It was not my finest hour; actually it wasn’t one of my best days. In fact, it was downright discouraging! Sometimes, it feels like everything is going wrong. Friday night and Saturday I had worked steadily on two different pieces, an oil painting of a child and a large illustration (page 2) of a children’s book. Neither went well, actually that is an understatement. All my hard work was the equivalent of a very, very bad hair day.

To cap it all off, even when I went to paint my toenails, the nail polish bottle broke! It seemed I couldn’t paint a thing right! Everything I touched was wrong.

I’ll spare you the details of all that went wrong with both of these paintings, but at that point I had some decisions to make. 1) Throw myself a pity party, 2) go after the potato chips or caramel corn speaking to me from the cupboard, 3) call a friend and whine, 4) laugh and remember.

I chose laugh and remember as my strategy. First I thought of the cute little saying a friend had sent me the week before and I laughed.

Yes, I do recognize that every day is a gift from God and I am truly thankful for His blessings and grace towards me. Still humor is a great salve and the Bible supports that:

A cheerful heart is good medicine, but a broken spirit saps a person’s strength. Proverbs 17:22 NLT

Second, I remembered when my stepdaughter and I had the good fortune to go to the Philadelphia Museum of Art in July (more about that trip later) and see the most glorious exhibition of Impressionist paintings. One of the things I remembered from the audio tour has stay with me.

There we were standing in front of this magnificently large oil on canvas, 46 3/8″ x 67 1/4″ by Pierre-Auguste Renoir of the The Great Bathers.

The Great Bathers
Pierre-Auguste Renoir, French, 1841 – 1919, The Mr. and Mrs. Carroll S. Tyson, Jr., Collection, 1963, Philadelphia Museum of Art.

I remembered hearing that Renoir painstakingly worked and reworked this piece for three years.

“For three years Renoir wrestled with this work,” notes Jennifer Thompson, the museum’s Curator, who organized the exhibition. “Just how exhaustively, we knew from notes left by Berthe Morisot, but seeing the cross-sections and X-rays taken by our specialists in Conservation has reaffirmed precisely how much he questioned himself and started over, again and again.”

Then I started imagining working on a painting for three years! Laboring, slaving, doubting until satisfaction came and I didn’t feel so bad.

The great King David counsels us to remember the good. This is important, especially when you feel like you are failing.

I believe a healthy life is maintained and encouraged by not looking at my own belly button, my own circumstances, my own problems, this attitude of laughing and remembering helps me to fail forward.

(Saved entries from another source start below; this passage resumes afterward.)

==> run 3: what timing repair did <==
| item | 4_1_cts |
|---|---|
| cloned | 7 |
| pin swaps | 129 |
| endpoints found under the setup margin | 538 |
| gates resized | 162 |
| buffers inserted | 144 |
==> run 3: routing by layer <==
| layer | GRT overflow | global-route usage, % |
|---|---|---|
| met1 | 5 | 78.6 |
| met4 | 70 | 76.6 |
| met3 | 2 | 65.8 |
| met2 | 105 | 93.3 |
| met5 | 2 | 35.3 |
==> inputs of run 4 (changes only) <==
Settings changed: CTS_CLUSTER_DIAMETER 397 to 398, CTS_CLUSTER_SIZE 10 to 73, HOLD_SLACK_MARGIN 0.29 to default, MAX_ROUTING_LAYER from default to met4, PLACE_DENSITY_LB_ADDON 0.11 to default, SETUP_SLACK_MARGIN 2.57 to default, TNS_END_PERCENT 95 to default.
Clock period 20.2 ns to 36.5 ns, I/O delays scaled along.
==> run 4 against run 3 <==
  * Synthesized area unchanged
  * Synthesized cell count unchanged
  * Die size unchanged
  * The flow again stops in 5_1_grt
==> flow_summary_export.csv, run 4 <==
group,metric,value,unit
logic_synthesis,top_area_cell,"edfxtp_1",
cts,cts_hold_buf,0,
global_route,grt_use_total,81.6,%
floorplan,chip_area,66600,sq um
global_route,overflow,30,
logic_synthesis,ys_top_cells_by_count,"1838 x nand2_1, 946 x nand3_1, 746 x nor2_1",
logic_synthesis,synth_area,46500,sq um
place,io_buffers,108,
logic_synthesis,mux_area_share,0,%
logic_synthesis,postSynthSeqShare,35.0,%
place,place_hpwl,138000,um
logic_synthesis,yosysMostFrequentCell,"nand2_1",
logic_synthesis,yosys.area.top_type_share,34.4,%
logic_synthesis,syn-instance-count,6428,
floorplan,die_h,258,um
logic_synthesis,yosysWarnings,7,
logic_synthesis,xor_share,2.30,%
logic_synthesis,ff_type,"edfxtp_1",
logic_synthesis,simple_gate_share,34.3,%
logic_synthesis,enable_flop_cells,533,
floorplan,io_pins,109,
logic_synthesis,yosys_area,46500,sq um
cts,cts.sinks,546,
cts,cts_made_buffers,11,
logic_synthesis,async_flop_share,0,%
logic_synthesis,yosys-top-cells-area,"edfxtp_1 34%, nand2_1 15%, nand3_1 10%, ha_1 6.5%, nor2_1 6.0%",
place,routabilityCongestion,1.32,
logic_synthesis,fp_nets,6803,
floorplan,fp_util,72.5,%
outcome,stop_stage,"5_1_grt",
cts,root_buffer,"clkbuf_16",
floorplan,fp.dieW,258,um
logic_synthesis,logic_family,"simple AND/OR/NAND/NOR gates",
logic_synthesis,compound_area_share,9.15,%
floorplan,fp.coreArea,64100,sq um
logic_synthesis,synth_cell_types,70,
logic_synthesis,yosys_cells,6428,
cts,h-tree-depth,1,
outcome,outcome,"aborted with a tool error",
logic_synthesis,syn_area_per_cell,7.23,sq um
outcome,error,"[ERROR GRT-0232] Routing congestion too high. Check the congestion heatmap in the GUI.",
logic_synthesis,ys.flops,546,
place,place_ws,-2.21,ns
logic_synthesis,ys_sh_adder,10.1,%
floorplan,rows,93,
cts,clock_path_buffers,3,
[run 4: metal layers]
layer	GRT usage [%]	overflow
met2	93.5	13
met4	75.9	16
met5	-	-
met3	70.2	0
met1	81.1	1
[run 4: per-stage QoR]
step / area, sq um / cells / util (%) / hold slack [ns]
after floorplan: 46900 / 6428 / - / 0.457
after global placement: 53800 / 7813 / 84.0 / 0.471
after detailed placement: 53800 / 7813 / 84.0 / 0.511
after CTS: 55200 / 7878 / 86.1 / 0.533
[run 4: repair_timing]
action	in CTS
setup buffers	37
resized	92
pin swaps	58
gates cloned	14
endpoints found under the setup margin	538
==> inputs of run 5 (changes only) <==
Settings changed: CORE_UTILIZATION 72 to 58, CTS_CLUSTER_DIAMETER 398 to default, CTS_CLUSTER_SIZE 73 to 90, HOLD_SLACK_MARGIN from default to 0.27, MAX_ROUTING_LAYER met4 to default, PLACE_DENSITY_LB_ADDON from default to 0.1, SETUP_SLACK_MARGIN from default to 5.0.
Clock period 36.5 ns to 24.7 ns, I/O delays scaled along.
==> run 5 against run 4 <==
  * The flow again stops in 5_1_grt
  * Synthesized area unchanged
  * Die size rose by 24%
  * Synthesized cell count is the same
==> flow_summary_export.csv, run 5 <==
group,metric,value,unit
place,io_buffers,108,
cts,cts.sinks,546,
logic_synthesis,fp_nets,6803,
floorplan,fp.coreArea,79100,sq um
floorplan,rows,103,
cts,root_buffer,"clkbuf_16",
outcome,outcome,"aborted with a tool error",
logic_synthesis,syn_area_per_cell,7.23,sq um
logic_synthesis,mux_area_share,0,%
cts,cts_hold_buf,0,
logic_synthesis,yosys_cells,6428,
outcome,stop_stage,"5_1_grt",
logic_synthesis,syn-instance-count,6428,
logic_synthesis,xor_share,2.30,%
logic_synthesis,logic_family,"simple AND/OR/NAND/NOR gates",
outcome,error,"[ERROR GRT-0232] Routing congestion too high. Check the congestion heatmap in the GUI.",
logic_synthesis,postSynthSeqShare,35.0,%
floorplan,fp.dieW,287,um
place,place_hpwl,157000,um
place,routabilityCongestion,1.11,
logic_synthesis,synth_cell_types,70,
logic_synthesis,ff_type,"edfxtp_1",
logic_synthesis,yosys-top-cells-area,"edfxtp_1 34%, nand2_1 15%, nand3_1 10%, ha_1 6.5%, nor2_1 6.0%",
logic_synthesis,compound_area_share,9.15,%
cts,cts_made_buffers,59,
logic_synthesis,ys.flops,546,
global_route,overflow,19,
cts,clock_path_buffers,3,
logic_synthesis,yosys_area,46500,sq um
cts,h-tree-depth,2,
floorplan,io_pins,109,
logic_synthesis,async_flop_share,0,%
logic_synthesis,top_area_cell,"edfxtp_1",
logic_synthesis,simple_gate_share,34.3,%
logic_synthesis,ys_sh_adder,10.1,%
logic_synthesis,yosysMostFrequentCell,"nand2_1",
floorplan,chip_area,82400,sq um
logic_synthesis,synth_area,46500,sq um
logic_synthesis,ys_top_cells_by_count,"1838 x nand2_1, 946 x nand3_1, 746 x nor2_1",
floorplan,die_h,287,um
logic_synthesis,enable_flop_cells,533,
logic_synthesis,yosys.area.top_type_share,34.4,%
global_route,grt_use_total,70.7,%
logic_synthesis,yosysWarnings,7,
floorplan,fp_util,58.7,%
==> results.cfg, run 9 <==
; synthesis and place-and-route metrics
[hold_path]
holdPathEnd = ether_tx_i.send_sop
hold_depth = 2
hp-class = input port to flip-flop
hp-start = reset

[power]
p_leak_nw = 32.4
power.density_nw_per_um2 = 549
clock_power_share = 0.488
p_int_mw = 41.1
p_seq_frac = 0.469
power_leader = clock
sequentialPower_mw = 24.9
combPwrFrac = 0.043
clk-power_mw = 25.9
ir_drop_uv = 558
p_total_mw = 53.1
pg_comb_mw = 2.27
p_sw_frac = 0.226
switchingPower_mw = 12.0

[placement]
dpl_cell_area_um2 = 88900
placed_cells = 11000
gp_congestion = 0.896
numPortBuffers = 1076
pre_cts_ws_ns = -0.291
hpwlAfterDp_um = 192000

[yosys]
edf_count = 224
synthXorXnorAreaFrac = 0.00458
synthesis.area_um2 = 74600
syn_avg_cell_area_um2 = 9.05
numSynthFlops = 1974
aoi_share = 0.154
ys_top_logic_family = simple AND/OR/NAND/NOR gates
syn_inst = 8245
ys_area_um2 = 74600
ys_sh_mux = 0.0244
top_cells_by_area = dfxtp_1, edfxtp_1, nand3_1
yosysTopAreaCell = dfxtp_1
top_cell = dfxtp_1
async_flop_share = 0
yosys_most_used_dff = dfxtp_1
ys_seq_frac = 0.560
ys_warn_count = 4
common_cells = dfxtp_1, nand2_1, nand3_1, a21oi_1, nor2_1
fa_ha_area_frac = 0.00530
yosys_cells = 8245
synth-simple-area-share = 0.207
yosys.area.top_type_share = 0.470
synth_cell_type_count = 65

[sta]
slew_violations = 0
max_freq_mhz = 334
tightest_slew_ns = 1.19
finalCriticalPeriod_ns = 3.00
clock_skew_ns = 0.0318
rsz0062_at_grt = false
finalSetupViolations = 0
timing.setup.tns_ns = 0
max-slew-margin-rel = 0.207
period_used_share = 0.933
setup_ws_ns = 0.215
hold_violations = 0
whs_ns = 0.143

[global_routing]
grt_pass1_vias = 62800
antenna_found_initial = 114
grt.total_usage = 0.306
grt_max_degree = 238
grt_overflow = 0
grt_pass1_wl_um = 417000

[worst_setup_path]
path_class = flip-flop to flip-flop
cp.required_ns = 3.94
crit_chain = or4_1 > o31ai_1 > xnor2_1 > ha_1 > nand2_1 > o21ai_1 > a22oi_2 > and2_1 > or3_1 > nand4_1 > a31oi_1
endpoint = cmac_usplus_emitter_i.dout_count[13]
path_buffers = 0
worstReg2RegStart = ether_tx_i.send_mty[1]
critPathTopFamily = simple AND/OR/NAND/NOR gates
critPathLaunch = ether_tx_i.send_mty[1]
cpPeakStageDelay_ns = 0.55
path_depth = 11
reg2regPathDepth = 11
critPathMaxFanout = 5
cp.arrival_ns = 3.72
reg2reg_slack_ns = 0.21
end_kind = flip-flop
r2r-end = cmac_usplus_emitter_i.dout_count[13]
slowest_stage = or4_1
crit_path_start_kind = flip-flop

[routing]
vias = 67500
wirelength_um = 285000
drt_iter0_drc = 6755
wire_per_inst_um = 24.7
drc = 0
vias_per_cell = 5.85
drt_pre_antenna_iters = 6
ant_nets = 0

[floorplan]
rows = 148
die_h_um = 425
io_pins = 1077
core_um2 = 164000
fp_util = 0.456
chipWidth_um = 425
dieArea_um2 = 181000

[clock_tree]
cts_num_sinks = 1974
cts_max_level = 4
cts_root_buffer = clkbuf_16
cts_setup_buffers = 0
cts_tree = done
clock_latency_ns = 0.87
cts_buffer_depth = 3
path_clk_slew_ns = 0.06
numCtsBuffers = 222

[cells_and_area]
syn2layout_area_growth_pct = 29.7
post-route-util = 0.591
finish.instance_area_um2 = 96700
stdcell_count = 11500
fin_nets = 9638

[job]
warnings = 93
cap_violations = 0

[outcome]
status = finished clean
// i2c_top
module i2c_top(
input clk, rst, newd, op, stretch,
input [6:0] addr,
input [7:0] din,
output [7:0] dout,
output busy,ack_err,
output done,
output sda, scl
);
For scale: ~1,200 flip-flops, ~33 I/O pins.
Settings: LEC_CHECK=0, CAP_MARGIN=20, CORE_MARGIN=2, CORE_UTILIZATION=72, CTS_CLUSTER_DIAMETER=364, CTS_CLUSTER_SIZE=15, PLACE_DENSITY_LB_ADDON=0.04, SETUP_SLACK_MARGIN=0.4, SLEW_MARGIN=40; clock period 2.87 ns.
run.sh (not shown) runs the stock make flow with config.mk's settings and CLKGATE_MAP_FILE=.
Next try:
Settings changed: ABC_AREA set to 1, CTS_CLUSTER_DIAMETER 364 to unset, CTS_CLUSTER_SIZE 15 to unset, PLACE_DENSITY_LB_ADDON 0.04 to unset, SETUP_SLACK_MARGIN 0.4 to 0.45, SLEW_MARGIN 40 to 20.
Hold slack got worse by 0.23 ns; synthesized area came out higher by a few percent; first-iteration DRC count decreases by about a fifth; routed wire length came out lower by roughly a tenth.
Next try:
Settings changed: ABC_AREA 1 to unset, CORE_UTILIZATION 72 to 15, SETUP_SLACK_MARGIN 0.45 to unset.
Clock period 2.87 ns to 5.16 ns, I/O delays scaled along.
After rerunning:
- The new run went through all stages and came out clean
- worst hold slack improves by 0.22 ns
- sequential cell count is unchanged
- synthesized cell count went down by a quarter to a third
- clock-buffer cell count climbs by 37
- routed wire length increases by about a fifth
- setup slack gains 1.0 ns
- area after synthesis goes down by a few percent
- cell area rose by a few percent
- total power came out lower by well over a third
Next try:
Settings changed: CORE_UTILIZATION 15 to 57, CTS_CLUSTER_SIZE set to 97.
Clock period 5.16 ns to 8.96 ns, I/O delays scaled along.
Result:
- via count decreases by 2.6%
- clock power decreases by 41%
- utilization increases by 45 points
- final cell count decreases by 40%


## build 97
Starting RTL as in the previous note.
make LEC_CHECK=0 CAP_MARGIN=20 CORE_MARGIN=2 CORE_UTILIZATION=70 CTS_CLUSTER_DIAMETER=349 CTS_CLUSTER_SIZE=25 MAX_ROUTING_LAYER=met4 PLACE_DENSITY=0.64 SLEW_MARGIN=20 finish   # period 5.14 ns
Build 97 reached the end of the flow, and the finished layout is clean on the timing, DRC and antenna checks.
What build 38 does differently from build 97 at the input level:
diff --git a/flow/config.mk b/flow/config.mk
--- a/flow/config.mk
+++ b/flow/config.mk
@@ -7,0 +8 @@
+export ABC_AREA = 1
@@ -10,3 +11 @@
-export CORE_UTILIZATION = 70
-export CTS_CLUSTER_DIAMETER = 349
-export CTS_CLUSTER_SIZE = 25
+export CORE_UTILIZATION = 40
@@ -14 +12,0 @@
-export PLACE_DENSITY = 0.64
==> flow/constraint.sdc <==
create_clock -name core_clock -period 10.0 [get_ports {clk}]
set_input_delay 2.0000 -clock core_clock [delete_from_list [all_inputs] [get_ports {clk}]]
set_output_delay 2.0000 -clock core_clock [all_outputs]
set_load 0.01 [all_outputs]
### Flow results
Between build 38 and build 97, it is build 38 whose switching portion of total power is higher, by 0.50 points.
Per the comparison of build 38 with build 97, total power decreased 33%, net switching power of the design has decreased, setup slack on the worst flop-to-flop path shows an increase of 3900 ps, critical-path maximum fanout climbed about 340%.
The inputs of build 3 differ from those of build 38 as listed below.
diff --git a/flow/config.mk b/flow/config.mk
--- a/flow/config.mk
+++ b/flow/config.mk
@@ -8 +7,0 @@
-export ABC_AREA = 1
@@ -11,2 +10 @@
-export CORE_UTILIZATION = 40
-export MAX_ROUTING_LAYER = met4
+export CORE_UTILIZATION = 71
==> flow/constraint.sdc <==
create_clock -name core_clock -period 5.14 [get_ports {clk}]
set_input_delay 1.0280 -clock core_clock [delete_from_list [all_inputs] [get_ports {clk}]]
set_output_delay 1.0280 -clock core_clock [all_outputs]
set_load 0.01 [all_outputs]
Relative to build 38, total net switching power increased by about 80% in build 3. Arithmetic-cell share of the synthesized area counting full adders, half adders and majority gates of build 38 is on par with build 3. Combinational gate area (build 3 over build 38): decrease, 0.91%. Build 3 against build 38: synthesized-area fraction occupied by ao, oa, aoi and oai cells saw an increase, yosys stat chip area saw a decrease, via total after detailed routing saw a decrease.


i2c_top again, from the RTL that the note above started with.
clock: 2.87 ns
lec_check: 0
abc_area: 1
cap_margin: 20
core_margin: 2
core_utilization: 72
cts_cluster_size: 99
setup_slack_margin: 0.86
slew_margin: 20
The baseline finished clean.
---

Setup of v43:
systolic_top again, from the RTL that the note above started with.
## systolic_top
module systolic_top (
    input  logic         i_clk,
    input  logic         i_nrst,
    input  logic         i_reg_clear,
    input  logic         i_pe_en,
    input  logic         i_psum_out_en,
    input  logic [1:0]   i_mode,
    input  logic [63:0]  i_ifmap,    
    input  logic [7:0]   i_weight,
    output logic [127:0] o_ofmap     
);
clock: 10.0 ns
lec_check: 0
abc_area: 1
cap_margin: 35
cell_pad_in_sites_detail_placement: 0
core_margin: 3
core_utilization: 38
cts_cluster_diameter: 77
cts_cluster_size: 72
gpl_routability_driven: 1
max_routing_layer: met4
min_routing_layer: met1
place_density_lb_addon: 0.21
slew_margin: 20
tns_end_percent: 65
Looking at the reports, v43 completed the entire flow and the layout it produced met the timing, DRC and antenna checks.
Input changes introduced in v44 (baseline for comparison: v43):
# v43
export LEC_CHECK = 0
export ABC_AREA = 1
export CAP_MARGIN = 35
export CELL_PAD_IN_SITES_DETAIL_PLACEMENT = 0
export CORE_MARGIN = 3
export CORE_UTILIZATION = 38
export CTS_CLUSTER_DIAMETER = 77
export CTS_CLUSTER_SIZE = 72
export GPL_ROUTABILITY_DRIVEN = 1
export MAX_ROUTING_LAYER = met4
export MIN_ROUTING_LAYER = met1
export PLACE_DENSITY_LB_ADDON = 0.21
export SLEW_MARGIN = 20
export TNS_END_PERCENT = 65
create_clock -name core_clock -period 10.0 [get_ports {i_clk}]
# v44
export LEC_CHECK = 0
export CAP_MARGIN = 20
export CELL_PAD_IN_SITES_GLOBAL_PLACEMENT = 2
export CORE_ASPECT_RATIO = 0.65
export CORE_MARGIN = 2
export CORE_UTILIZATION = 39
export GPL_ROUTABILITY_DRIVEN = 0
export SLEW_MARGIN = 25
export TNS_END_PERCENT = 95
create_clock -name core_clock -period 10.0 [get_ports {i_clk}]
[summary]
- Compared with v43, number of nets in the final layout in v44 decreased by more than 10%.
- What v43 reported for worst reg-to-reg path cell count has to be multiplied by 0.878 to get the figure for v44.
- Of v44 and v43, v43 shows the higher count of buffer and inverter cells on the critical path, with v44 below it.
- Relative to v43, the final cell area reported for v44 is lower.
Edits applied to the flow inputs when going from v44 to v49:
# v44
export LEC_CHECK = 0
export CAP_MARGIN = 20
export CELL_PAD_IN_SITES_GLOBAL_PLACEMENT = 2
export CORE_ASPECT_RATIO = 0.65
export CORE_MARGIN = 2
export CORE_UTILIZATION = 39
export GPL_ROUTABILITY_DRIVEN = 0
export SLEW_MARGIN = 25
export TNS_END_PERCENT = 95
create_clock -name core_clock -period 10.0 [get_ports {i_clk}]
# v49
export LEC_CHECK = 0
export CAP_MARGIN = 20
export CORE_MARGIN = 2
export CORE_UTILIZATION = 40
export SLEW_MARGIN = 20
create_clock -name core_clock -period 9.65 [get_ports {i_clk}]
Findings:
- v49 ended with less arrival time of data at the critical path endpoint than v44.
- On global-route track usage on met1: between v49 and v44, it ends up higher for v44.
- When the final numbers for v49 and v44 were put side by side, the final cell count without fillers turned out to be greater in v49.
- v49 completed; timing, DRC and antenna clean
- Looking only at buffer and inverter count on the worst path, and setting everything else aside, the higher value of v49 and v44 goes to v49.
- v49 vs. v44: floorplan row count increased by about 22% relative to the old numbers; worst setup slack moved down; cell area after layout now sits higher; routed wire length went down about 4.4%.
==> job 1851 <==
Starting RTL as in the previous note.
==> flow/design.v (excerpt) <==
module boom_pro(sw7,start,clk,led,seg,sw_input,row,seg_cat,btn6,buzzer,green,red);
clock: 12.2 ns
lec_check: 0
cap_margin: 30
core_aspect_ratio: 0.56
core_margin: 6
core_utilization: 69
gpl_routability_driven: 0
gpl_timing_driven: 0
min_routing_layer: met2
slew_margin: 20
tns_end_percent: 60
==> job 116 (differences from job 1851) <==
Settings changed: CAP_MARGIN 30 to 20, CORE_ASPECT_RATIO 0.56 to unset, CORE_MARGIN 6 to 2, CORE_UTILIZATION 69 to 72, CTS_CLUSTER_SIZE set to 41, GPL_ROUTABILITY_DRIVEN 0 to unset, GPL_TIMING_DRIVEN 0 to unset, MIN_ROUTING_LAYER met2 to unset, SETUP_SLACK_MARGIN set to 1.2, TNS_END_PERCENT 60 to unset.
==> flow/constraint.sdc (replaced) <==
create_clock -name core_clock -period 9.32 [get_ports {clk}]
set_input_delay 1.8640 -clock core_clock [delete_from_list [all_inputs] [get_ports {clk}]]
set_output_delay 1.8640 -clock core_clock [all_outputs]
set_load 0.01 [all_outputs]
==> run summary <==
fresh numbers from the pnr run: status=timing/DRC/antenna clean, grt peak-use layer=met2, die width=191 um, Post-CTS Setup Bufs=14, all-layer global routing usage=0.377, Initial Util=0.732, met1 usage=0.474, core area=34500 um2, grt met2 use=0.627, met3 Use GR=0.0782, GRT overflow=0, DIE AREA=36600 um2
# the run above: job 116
--- flow/run.sh ---
#!/bin/bash
# the make line also repeats each setting of config.mk as NAME=value (left out here)
make -C /OpenROAD-flow-scripts/flow DESIGN_CONFIG=/design/flow/config.mk WORK_HOME=/design/flow/orfs CLKGATE_MAP_FILE= finish
--- flow/config.mk ---
export PLATFORM = sky130hd
export DESIGN_NAME = FIR_FILTER
export DESIGN_NICKNAME = FIR_FILTER
export VERILOG_FILES = /design/flow/design.v
export SDC_FILE = /design/flow/constraint.sdc
export NUM_CORES = 4
export LEC_CHECK = 0
export CAP_MARGIN = 20
export CORE_MARGIN = 2
export CORE_UTILIZATION = 40
export SLEW_MARGIN = 20
--- flow/constraint.sdc ---
create_clock -name core_clock -period 15.0 [get_ports {clk}]
set_input_delay 3.0000 -clock core_clock [delete_from_list [all_inputs] [get_ports {clk}]]
set_output_delay 3.0000 -clock core_clock [all_outputs]
set_load 0.01 [all_outputs]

Romans 1:20 says, “For his invisible attributes, namely, his eternal power and divine nature, have been clearly perceived, ever since the creation of the world, in the things that have been made. So they are without excuse”(ESV).

How do you handle everyday failures?


1 Comment

Lydia Brown · November 15, 2021 at 10:33 am

LOL, yes, socks! Every day can’t be a diamond ring day and we need lots of socks for daily, practical use so there will be more “sock days” that come our way! Makes me think of those stuffed sock monkey dolls…making fun and lovable toys out of something as ordinary as socks!